Efforts to enact sweeping health care reform date back to the presidency of Harry Truman, and attempts have been made under presidents ranging from Richard Nixon to Bill Clinton, whose disastrous failure to enact reform in 1993 resulted in the Republicans regaining control of the House of Representatives for the first time in four decades. The House’s passage of health insurance reform thus marks the farthest that the reform effort has ever come, for which we congratulate Speaker Nancy Pelosi for her pragmatism and extraordinary political acumen.
Not only did the speaker demonstrate the savvy that garnered her the speaker’s gavel in the first place by wrangling the votes to pass a bill whose epitaph pundits had been composing since the notorious town hall protests of Congress’ August recess, but she also, as columnist Camille Paglia wrote for Salon, “conclusively demonstrated that a woman can be just as gritty, ruthless and arm-twisting in pursuing her agenda as anyone in the long line of fabled male speakers before her.”
However, the process of creating the legislation Pelosi worked so hard to pass is less than perfect and in dire need of reform. The fact that few legislators had actually read the contents of the House bill prior to its passage and the sheer haste of the bill’s composition are detrimental to our system of governance. Legislation that as impactful and permanent as this ought to be carefully deliberated upon and debated, not hastily patched together to meet artificial deadlines.

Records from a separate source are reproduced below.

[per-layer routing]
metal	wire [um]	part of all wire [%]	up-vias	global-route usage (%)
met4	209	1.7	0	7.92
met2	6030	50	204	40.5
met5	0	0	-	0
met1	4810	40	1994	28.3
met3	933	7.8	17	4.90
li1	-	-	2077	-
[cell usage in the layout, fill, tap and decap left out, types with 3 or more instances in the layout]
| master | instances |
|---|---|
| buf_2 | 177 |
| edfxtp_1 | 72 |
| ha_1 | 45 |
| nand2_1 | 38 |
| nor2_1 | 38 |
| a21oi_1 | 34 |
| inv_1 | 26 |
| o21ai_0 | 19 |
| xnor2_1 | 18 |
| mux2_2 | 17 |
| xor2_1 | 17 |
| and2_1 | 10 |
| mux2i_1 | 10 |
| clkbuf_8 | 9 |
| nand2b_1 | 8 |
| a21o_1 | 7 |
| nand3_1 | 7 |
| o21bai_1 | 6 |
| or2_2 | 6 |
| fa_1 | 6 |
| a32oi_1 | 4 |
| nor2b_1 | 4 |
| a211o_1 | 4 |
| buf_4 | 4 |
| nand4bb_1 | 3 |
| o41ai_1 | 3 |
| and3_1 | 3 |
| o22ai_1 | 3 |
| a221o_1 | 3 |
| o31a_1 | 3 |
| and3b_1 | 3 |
--- config.mk ---
export PLATFORM = sky130hd
export DESIGN_NAME = bb3_div
export DESIGN_NICKNAME = d
export VERILOG_FILES = /design/src/hw/rtl/box_blur_3x3_edge_aware_unit_assert.svh /design/src/hw/rtl/bb3_pkg.sv /design/src/hw/rtl/bb3_div.sv
export SDC_FILE = /design/constraint.sdc
export NUM_CORES = 1
export LEC_CHECK = 0
export ABC_AREA = 1
export BUFFER_PORTS_ARGS = -buffer_cell sky130_fd_sc_hd__buf_2
export CORE_ASPECT_RATIO = 1.25
export CORE_MARGIN = 8
export CORE_UTILIZATION = 60
export DETAILED_ROUTE_END_ITERATION = 16
export PLACE_DENSITY = 0.78
export SLEW_MARGIN = 5
export SYNTH_ARGS = -nofsm -noshare
export SYNTH_HDL_FRONTEND = slang
export SYNTH_SLANG_ARGS = --single-unit
--- constraint.sdc ---
create_clock -name clk -period 2.8 [get_ports clk]
set_input_delay 0.14 -clock clk [delete_from_list [all_inputs] [get_ports clk]]
set_output_delay 0.14 -clock clk [all_outputs]
set_load 0.03 [all_outputs]
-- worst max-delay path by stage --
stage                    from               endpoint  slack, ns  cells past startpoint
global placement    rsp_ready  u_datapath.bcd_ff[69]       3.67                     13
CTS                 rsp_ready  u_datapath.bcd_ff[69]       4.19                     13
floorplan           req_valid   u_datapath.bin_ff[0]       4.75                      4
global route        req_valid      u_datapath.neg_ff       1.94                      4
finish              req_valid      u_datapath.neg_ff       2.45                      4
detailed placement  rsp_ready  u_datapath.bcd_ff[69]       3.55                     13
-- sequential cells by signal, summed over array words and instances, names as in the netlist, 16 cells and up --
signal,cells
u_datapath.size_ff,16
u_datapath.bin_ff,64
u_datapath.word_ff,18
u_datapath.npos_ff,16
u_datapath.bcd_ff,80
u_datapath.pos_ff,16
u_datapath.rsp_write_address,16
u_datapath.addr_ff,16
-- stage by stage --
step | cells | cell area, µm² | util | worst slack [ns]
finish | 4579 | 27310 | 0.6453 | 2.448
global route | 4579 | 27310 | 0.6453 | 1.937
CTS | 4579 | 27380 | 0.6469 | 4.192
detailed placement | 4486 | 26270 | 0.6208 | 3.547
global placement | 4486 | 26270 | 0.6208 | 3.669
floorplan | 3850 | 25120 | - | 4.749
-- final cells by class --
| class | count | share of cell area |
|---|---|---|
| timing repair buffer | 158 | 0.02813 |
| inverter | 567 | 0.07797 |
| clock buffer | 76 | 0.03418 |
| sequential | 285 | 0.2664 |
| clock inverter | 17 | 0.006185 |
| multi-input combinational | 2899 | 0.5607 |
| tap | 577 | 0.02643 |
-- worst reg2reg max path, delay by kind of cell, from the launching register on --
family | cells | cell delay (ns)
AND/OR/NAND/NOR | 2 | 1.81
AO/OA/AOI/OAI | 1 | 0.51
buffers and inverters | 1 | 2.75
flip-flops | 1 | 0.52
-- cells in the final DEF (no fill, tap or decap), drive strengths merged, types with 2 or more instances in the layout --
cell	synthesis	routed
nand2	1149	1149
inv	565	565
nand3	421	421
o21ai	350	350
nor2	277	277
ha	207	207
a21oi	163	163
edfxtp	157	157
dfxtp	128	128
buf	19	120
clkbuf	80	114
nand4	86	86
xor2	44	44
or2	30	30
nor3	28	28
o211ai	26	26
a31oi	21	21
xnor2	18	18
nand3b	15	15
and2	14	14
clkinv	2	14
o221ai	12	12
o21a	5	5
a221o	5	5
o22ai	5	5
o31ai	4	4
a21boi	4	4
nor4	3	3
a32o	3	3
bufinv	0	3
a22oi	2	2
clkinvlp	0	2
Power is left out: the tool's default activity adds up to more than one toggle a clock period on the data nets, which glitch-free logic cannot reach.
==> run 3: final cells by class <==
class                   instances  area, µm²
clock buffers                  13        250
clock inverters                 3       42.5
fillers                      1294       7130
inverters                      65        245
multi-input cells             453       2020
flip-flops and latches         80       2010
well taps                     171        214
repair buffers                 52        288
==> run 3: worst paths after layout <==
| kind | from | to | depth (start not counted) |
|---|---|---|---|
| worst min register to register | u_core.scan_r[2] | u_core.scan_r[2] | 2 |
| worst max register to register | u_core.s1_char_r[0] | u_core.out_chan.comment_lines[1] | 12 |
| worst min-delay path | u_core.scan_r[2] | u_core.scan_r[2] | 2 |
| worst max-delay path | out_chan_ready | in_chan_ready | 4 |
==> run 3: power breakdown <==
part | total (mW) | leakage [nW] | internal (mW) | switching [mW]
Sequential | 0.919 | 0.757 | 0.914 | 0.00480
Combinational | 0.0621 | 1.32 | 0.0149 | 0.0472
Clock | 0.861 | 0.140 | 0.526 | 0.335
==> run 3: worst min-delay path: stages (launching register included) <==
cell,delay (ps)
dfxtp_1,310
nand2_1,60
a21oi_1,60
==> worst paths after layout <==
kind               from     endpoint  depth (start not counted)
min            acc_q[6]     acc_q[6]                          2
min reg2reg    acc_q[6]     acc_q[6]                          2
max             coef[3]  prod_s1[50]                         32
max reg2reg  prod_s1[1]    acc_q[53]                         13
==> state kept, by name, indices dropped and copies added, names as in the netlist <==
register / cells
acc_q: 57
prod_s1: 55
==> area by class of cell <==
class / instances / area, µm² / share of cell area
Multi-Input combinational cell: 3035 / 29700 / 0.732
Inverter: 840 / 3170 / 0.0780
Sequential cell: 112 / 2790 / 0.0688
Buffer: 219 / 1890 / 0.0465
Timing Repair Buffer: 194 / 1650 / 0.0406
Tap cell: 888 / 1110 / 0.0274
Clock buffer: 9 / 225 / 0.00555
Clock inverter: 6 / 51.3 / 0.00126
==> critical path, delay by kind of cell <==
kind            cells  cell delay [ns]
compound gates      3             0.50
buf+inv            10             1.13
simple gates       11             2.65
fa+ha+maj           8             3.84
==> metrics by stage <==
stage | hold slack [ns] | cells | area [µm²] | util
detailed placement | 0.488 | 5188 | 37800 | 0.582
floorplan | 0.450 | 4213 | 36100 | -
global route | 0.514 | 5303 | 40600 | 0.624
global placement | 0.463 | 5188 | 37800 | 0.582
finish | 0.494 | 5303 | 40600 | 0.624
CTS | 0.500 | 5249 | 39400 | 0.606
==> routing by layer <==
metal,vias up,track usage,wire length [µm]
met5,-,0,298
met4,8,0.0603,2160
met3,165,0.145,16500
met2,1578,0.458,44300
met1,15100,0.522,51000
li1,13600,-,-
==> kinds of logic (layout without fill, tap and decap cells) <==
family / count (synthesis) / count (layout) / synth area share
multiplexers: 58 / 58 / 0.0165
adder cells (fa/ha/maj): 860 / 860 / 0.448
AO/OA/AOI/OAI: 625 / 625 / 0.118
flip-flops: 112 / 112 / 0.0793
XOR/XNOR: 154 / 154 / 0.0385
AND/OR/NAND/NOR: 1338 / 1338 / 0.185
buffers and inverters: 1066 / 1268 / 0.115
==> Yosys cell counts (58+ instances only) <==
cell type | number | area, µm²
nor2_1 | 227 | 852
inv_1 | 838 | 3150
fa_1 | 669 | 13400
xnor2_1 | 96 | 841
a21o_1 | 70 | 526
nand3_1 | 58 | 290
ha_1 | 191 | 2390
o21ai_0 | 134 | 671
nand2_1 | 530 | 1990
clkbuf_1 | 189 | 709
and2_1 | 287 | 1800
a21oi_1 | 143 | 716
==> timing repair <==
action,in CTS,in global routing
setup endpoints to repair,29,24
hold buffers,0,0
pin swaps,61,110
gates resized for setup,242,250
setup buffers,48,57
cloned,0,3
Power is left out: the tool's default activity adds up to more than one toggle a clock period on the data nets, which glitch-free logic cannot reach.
==> config.mk <==
export PLATFORM = sky130hd
export DESIGN_NAME = bdq_dither
export DESIGN_NICKNAME = d
export VERILOG_FILES = /design/src/rtl/bdq_pkg.sv /design/src/rtl/bdq_dither.sv
export SDC_FILE = /design/constraint.sdc
export NUM_CORES = 1
export LEC_CHECK = 0
export BUFFER_PORTS_ARGS = -buffer_cell sky130_fd_sc_hd__buf_2
export CORE_UTILIZATION = 40
export CTS_CLUSTER_DIAMETER = 150
export DETAILED_ROUTE_END_ITERATION = 8
export MAX_ROUTING_LAYER = met4
export SLEW_MARGIN = 20
export SYNTH_ARGS = -nofsm -noshare
export SYNTH_HDL_FRONTEND = slang
export SYNTH_SLANG_ARGS = --single-unit
export TNS_END_PERCENT = 100
==> constraint.sdc <==
create_clock -name clk -period 7.8 [get_ports clk]
set_input_delay 0.78 -clock clk [delete_from_list [all_inputs] [get_ports clk]]
set_output_delay 0.78 -clock clk [all_outputs]
set_load 0.03 [all_outputs]
==> src/rtl/bdq_pkg.sv <==
// shared types, constants and register codes of the biquad decimator
package bdq_pkg;

	localparam int MaxChannelsDef  = 8;
	localparam int FilterStagesDef = 4;
	localparam int CoefBitsDef     = 21;

	localparam int CfgAddrW = 3;
	localparam int CfgDataW = 63;

	localparam logic [31:0] DefaultSeed = 32'h6d2b_79f5;

	localparam logic [CfgAddrW-1:0] RegFactor   = 3'd0;
	localparam logic [CfgAddrW-1:0] RegChannels = 3'd1;
	localparam logic [CfgAddrW-1:0] RegSeed     = 3'd2;
	localparam logic [CfgAddrW-1:0] RegStage1   = 3'd3;
	localparam logic [CfgAddrW-1:0] RegStage2   = 3'd4;
	localparam logic [CfgAddrW-1:0] RegStage3   = 3'd5;
	localparam logic [CfgAddrW-1:0] RegStage4   = 3'd6;

	typedef enum logic [2:0] {
		ST_IDLE,
		ST_FILT,
		ST_QA,
		ST_QB,
		ST_QC
	} state_t;

	typedef struct packed {
		logic re;
		logic we;
		logic clr;
	} hist_ctl_t;

	typedef struct packed {
		logic load;
		logic dbl;
		logic neg;
		logic clr;
		logic add;
	} mac_ctl_t;

	typedef struct packed {
		logic first;
		logic second;
		logic seed_load;
	} dith_ctl_t;

endpackage

==> src/rtl/bdq_dither.sv <==
// xorshift noise source, tpdf dither and 16-bit quantiser
module bdq_dither (
	input  logic                 clk,
	input  logic                 arst_n,
	input  bdq_pkg::dith_ctl_t   ctl,
	input  logic [31:0]          seed,
	input  logic signed [31:0]   y,
	output logic signed [15:0]   q
);

	logic [31:0]        noise_q;
	logic [31:0]        nxt;
	logic [23:0]        u1_q;
	logic signed [29:0] c;
	logic signed [44:0] cs_s1;
	logic signed [45:0] v_s2;
	logic signed [25:0] dt;
	logic [45:0]        mag;
	logic [17:0]        rq;

	function automatic logic [31:0] xs32(input logic [31:0] s);
		logic [31:0] t;
		t = s ^ (s << 13);
		t = t ^ (t >> 17);
		t = t ^ (t << 5);
		return t;
	endfunction

	assign nxt = xs32(noise_q);

	always_ff @(posedge clk or negedge arst_n) begin
		if (!arst_n) begin
			noise_q <= bdq_pkg::DefaultSeed;
		end else if (ctl.seed_load) begin
			noise_q <= (seed != 32'd0) ? seed : bdq_pkg::DefaultSeed;
		end else if (ctl.first || ctl.second) begin
			noise_q <= nxt;
		end
	end

	// clamp to +-1.0 in q4.28
	always_comb begin
		if (y > 32'sh1000_0000) begin
			c = 30'sh1000_0000;
		end else if (y < -32'sh1000_0000) begin
			c = -30'sh1000_0000;
		end else begin
			c = 30'(y);
		end
	end

	assign dt = signed'(26'(u1_q) + 26'(nxt[31:8]) - 26'h100_0000);

	always_ff @(posedge clk) begin
		if (ctl.first) begin
			u1_q  <= nxt[31:8];
			cs_s1 <= (45'(c) <<< 15) - 45'(c);
		end
		if (ctl.second) begin
			v_s2 <= 46'(cs_s1) + (46'(dt) <<< 4);
		end
	end

	// round half away from zero, saturate
	assign mag = v_s2[45] ? 46'(-v_s2) : 46'(v_s2);
	assign rq  = 18'((mag + 46'h800_0000) >> 28);

	always_comb begin
		if (v_s2[45]) begin
			q = (rq > 18'd32768) ? 16'sh8000 : 16'(-rq);
		end else begin
			q = (rq > 18'd32767) ? 16'sh7fff : 16'(rq);
		end
	end

endmodule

This imperfect process lends itself to unnecessary politicization and the abuse of earmarks so rampant in Congress. One example of this includes the $10 billion allocated in the House bill for unions, a political earmark that has no place in a bill devoted to reforming our health care delivery system. Another example is the Stupak Amendment. The bill that the House passed is historic and should be considered a major victory, but it would be a tragedy for the Representative’s Stupak’s language to survive into the final version of what would be President Obama’s greatest domestic achievement.